→ INSTRUCTIONS FOR THE TASK
Print the data that follows exactly as it stands, from its first line through the line containing "export SYNTH_ARGS = -nofsm -noshare", and stop there.

*** STUDY MATERIAL Section Begins ***

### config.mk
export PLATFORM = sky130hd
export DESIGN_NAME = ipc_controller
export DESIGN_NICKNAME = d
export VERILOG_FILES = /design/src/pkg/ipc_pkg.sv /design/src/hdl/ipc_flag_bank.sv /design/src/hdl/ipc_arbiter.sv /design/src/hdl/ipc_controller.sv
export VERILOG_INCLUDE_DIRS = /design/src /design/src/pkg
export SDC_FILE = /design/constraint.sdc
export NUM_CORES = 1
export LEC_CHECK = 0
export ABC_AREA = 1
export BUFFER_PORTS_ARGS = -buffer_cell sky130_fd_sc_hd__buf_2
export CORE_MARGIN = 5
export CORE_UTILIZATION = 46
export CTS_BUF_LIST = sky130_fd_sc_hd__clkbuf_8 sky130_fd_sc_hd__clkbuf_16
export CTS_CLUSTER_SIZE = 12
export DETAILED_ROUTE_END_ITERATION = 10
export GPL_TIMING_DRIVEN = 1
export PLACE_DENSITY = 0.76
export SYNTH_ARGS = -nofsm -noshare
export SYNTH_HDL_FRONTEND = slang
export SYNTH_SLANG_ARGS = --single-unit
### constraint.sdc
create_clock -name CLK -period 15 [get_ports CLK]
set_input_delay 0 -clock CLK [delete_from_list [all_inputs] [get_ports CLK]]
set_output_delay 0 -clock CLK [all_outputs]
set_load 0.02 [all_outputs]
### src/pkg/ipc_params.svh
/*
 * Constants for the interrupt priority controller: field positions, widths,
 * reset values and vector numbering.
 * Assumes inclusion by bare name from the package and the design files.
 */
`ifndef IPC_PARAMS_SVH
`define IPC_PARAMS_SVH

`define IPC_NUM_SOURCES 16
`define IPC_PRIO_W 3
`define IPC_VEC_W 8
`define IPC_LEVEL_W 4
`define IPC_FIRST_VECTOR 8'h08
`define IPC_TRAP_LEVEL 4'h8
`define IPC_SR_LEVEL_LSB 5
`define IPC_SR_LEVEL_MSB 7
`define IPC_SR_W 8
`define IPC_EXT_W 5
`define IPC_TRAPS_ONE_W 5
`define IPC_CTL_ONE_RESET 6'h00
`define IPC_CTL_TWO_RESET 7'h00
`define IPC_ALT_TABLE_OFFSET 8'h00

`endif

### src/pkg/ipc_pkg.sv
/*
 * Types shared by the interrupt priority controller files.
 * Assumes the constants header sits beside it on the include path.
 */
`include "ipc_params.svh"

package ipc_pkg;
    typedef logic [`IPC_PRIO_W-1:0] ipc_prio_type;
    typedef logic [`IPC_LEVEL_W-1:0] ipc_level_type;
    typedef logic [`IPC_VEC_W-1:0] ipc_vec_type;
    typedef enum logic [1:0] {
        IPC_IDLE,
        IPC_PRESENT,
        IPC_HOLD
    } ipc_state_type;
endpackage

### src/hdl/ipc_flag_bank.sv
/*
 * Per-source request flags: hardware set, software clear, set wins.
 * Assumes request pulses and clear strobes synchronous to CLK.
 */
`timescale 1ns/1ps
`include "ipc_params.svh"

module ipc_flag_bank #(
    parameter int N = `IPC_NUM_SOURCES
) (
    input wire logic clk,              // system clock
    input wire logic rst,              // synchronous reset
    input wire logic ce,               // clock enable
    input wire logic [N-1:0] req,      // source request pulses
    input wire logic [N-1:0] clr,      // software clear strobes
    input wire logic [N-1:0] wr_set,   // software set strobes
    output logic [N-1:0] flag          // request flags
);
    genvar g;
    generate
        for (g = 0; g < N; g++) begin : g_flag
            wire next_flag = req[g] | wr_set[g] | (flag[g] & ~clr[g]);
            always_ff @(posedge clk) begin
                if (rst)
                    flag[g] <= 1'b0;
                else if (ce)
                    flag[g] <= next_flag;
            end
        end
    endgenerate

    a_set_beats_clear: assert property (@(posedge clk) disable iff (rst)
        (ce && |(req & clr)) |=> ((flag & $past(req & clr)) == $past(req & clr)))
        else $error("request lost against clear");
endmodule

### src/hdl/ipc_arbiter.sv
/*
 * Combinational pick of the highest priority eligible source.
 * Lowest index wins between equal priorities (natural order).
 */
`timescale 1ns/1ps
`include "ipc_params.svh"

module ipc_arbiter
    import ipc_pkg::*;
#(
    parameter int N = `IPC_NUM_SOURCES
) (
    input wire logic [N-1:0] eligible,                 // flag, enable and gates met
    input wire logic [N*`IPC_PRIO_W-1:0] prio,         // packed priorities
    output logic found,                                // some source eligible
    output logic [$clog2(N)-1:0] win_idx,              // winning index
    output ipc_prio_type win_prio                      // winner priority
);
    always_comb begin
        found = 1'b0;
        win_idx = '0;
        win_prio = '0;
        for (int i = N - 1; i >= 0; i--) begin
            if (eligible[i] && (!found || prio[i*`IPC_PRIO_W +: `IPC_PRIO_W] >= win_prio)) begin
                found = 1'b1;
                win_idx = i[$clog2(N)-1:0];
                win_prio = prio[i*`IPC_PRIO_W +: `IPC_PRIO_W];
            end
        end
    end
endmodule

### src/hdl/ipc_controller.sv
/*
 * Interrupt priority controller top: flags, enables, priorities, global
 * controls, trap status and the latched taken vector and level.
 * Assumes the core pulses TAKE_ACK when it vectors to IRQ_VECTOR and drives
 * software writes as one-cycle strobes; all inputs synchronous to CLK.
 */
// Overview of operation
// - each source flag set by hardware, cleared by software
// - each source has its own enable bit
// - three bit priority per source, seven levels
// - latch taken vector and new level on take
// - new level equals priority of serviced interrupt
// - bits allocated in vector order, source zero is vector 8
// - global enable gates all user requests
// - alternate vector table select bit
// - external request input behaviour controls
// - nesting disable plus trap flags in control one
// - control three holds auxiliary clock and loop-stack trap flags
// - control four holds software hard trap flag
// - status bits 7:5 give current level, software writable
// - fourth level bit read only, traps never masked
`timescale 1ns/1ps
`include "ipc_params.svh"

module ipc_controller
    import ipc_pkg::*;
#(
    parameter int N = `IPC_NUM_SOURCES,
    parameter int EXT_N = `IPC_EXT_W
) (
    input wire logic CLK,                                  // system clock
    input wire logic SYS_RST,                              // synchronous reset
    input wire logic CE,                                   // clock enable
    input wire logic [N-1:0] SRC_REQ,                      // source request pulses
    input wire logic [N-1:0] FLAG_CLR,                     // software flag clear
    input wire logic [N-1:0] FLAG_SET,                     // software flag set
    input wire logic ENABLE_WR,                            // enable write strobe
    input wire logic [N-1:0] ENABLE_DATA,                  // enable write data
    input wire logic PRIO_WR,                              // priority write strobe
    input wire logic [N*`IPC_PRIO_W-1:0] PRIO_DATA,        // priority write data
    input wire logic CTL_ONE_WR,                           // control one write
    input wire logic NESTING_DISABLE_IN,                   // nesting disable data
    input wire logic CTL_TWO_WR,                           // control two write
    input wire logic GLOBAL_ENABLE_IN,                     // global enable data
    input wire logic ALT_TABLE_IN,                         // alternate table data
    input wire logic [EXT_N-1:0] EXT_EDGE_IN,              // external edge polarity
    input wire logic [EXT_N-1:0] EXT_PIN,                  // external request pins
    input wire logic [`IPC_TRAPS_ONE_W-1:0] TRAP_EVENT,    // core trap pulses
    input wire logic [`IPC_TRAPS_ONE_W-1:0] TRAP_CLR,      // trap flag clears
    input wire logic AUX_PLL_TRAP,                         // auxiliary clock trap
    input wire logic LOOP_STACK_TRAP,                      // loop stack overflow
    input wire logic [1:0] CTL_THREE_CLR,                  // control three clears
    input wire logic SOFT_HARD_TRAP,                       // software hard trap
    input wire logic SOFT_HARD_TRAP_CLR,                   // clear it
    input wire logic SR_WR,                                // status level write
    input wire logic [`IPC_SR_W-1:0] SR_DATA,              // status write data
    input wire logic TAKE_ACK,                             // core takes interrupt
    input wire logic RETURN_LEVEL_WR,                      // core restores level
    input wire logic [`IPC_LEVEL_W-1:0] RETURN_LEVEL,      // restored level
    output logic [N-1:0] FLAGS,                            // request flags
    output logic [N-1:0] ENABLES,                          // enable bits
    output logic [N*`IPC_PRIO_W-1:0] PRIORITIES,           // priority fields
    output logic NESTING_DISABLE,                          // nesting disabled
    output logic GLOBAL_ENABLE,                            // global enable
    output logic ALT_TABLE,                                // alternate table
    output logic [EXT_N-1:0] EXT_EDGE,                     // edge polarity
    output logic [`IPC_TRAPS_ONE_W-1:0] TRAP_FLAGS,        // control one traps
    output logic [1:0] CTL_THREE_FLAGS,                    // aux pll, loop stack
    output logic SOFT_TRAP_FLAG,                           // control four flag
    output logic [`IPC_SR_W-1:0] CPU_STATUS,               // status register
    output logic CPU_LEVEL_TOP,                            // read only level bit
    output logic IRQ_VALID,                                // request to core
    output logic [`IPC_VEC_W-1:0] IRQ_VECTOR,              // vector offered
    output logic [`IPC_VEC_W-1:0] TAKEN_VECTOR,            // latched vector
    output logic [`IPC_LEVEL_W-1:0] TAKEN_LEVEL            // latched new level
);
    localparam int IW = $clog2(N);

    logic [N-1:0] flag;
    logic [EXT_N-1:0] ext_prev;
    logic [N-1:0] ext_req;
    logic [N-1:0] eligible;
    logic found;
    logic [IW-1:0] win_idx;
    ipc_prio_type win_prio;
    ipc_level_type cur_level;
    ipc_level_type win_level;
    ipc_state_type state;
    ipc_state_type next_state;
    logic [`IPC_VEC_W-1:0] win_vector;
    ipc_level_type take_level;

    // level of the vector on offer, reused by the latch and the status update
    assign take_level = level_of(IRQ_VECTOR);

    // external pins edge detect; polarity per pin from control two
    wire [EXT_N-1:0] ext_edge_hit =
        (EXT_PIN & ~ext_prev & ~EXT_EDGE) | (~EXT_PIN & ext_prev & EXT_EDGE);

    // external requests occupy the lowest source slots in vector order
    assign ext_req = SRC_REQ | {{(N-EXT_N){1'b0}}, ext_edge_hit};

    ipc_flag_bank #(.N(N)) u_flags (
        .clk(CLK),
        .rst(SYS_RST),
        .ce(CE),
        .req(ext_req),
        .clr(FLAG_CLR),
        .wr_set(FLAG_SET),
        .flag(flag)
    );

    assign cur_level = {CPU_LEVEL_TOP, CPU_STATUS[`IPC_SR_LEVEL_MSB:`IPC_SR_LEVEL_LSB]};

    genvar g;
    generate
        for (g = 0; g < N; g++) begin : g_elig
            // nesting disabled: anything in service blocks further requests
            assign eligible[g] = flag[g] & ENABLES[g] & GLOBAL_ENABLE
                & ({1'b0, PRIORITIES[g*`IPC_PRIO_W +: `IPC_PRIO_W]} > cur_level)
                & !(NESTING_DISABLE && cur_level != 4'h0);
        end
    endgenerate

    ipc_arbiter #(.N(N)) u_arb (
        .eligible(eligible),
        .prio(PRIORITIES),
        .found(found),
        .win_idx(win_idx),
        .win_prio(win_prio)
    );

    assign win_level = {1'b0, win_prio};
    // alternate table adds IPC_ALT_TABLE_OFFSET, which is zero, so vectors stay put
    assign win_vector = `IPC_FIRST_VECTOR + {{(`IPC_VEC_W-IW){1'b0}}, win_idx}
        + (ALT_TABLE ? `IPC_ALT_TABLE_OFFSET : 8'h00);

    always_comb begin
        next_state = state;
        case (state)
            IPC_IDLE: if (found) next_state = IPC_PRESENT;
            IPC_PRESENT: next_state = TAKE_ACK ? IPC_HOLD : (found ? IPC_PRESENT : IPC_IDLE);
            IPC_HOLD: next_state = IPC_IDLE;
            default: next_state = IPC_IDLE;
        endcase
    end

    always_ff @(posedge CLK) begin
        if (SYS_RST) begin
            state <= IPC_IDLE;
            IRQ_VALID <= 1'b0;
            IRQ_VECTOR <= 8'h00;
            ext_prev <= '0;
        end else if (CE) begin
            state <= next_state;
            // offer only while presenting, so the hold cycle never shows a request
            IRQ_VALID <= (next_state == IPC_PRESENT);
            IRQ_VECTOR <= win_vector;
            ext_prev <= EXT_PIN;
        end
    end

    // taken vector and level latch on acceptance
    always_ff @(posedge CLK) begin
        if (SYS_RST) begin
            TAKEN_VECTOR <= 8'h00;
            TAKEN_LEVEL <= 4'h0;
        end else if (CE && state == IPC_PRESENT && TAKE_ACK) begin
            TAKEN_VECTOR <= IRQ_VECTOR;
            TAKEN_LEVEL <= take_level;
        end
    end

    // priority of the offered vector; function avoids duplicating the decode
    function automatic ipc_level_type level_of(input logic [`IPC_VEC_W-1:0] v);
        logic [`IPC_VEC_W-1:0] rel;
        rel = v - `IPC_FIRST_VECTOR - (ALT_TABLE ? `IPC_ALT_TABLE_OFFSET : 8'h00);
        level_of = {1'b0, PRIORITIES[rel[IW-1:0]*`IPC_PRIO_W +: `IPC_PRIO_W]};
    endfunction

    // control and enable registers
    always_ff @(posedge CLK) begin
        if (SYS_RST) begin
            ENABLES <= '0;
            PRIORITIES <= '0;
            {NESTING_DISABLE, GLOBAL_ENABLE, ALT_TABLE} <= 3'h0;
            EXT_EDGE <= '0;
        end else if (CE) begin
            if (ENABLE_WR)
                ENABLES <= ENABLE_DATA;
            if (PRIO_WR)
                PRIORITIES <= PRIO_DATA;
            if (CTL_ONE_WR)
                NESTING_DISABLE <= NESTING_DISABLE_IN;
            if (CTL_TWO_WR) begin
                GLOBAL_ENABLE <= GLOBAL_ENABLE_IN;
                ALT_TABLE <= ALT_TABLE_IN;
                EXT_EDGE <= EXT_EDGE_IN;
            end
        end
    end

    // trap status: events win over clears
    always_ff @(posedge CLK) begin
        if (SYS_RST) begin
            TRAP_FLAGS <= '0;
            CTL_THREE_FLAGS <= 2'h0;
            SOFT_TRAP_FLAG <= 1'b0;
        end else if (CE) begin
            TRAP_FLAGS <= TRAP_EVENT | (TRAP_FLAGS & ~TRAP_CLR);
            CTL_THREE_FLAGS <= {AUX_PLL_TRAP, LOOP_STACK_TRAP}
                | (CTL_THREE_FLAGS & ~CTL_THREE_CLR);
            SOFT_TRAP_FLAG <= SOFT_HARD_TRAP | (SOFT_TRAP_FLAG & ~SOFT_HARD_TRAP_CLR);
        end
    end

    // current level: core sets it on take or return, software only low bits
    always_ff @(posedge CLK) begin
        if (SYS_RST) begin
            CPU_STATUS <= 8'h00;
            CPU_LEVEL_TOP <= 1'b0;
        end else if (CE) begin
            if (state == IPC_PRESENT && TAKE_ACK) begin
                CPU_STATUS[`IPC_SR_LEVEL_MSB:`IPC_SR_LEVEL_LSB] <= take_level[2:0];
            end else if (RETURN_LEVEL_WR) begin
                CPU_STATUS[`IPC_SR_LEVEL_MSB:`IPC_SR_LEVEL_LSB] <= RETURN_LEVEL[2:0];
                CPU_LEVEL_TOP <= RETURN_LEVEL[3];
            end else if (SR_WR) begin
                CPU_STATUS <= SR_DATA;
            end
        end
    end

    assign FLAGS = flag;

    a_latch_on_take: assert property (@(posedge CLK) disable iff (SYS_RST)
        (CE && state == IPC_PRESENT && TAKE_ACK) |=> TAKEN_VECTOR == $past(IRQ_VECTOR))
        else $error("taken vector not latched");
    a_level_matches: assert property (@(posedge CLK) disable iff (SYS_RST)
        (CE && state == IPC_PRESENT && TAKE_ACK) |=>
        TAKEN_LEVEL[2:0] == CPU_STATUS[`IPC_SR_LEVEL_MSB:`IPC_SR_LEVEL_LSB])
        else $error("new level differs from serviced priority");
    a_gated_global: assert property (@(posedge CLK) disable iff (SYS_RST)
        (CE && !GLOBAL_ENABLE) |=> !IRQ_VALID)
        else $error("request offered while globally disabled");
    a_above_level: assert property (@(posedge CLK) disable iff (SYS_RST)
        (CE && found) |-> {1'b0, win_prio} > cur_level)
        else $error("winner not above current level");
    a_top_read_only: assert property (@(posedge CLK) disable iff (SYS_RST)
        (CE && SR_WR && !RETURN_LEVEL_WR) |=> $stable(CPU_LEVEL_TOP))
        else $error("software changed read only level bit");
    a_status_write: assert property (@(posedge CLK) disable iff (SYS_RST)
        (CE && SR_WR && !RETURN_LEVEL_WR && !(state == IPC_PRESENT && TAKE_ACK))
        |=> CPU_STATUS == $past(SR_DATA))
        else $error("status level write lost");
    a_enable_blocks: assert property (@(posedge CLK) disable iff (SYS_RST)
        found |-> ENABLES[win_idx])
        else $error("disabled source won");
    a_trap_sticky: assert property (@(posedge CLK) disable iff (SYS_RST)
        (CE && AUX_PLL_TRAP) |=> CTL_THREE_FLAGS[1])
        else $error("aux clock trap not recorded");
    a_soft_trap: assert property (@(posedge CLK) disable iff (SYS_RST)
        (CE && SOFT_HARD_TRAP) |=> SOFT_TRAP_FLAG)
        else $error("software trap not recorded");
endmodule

*** STUDY MATERIAL Section Ends ***

→ ANSWER AREA
### config.mk
export PLATFORM = sky130hd
export DESIGN_NAME = ipc_controller
export DESIGN_NICKNAME = d
export VERILOG_FILES = /design/src/pkg/ipc_pkg.sv /design/src/hdl/ipc_flag_bank.sv /design/src/hdl/ipc_arbiter.sv /design/src/hdl/ipc_controller.sv
export VERILOG_INCLUDE_DIRS = /design/src /design/src/pkg
export SDC_FILE = /design/constraint.sdc
export NUM_CORES = 1
export LEC_CHECK = 0
export ABC_AREA = 1
export BUFFER_PORTS_ARGS = -buffer_cell sky130_fd_sc_hd__buf_2
export CORE_MARGIN = 5
export CORE_UTILIZATION = 46
export CTS_BUF_LIST = sky130_fd_sc_hd__clkbuf_8 sky130_fd_sc_hd__clkbuf_16
export CTS_CLUSTER_SIZE = 12
export DETAILED_ROUTE_END_ITERATION = 10
export GPL_TIMING_DRIVEN = 1
export PLACE_DENSITY = 0.76
export SYNTH_ARGS = -nofsm -noshare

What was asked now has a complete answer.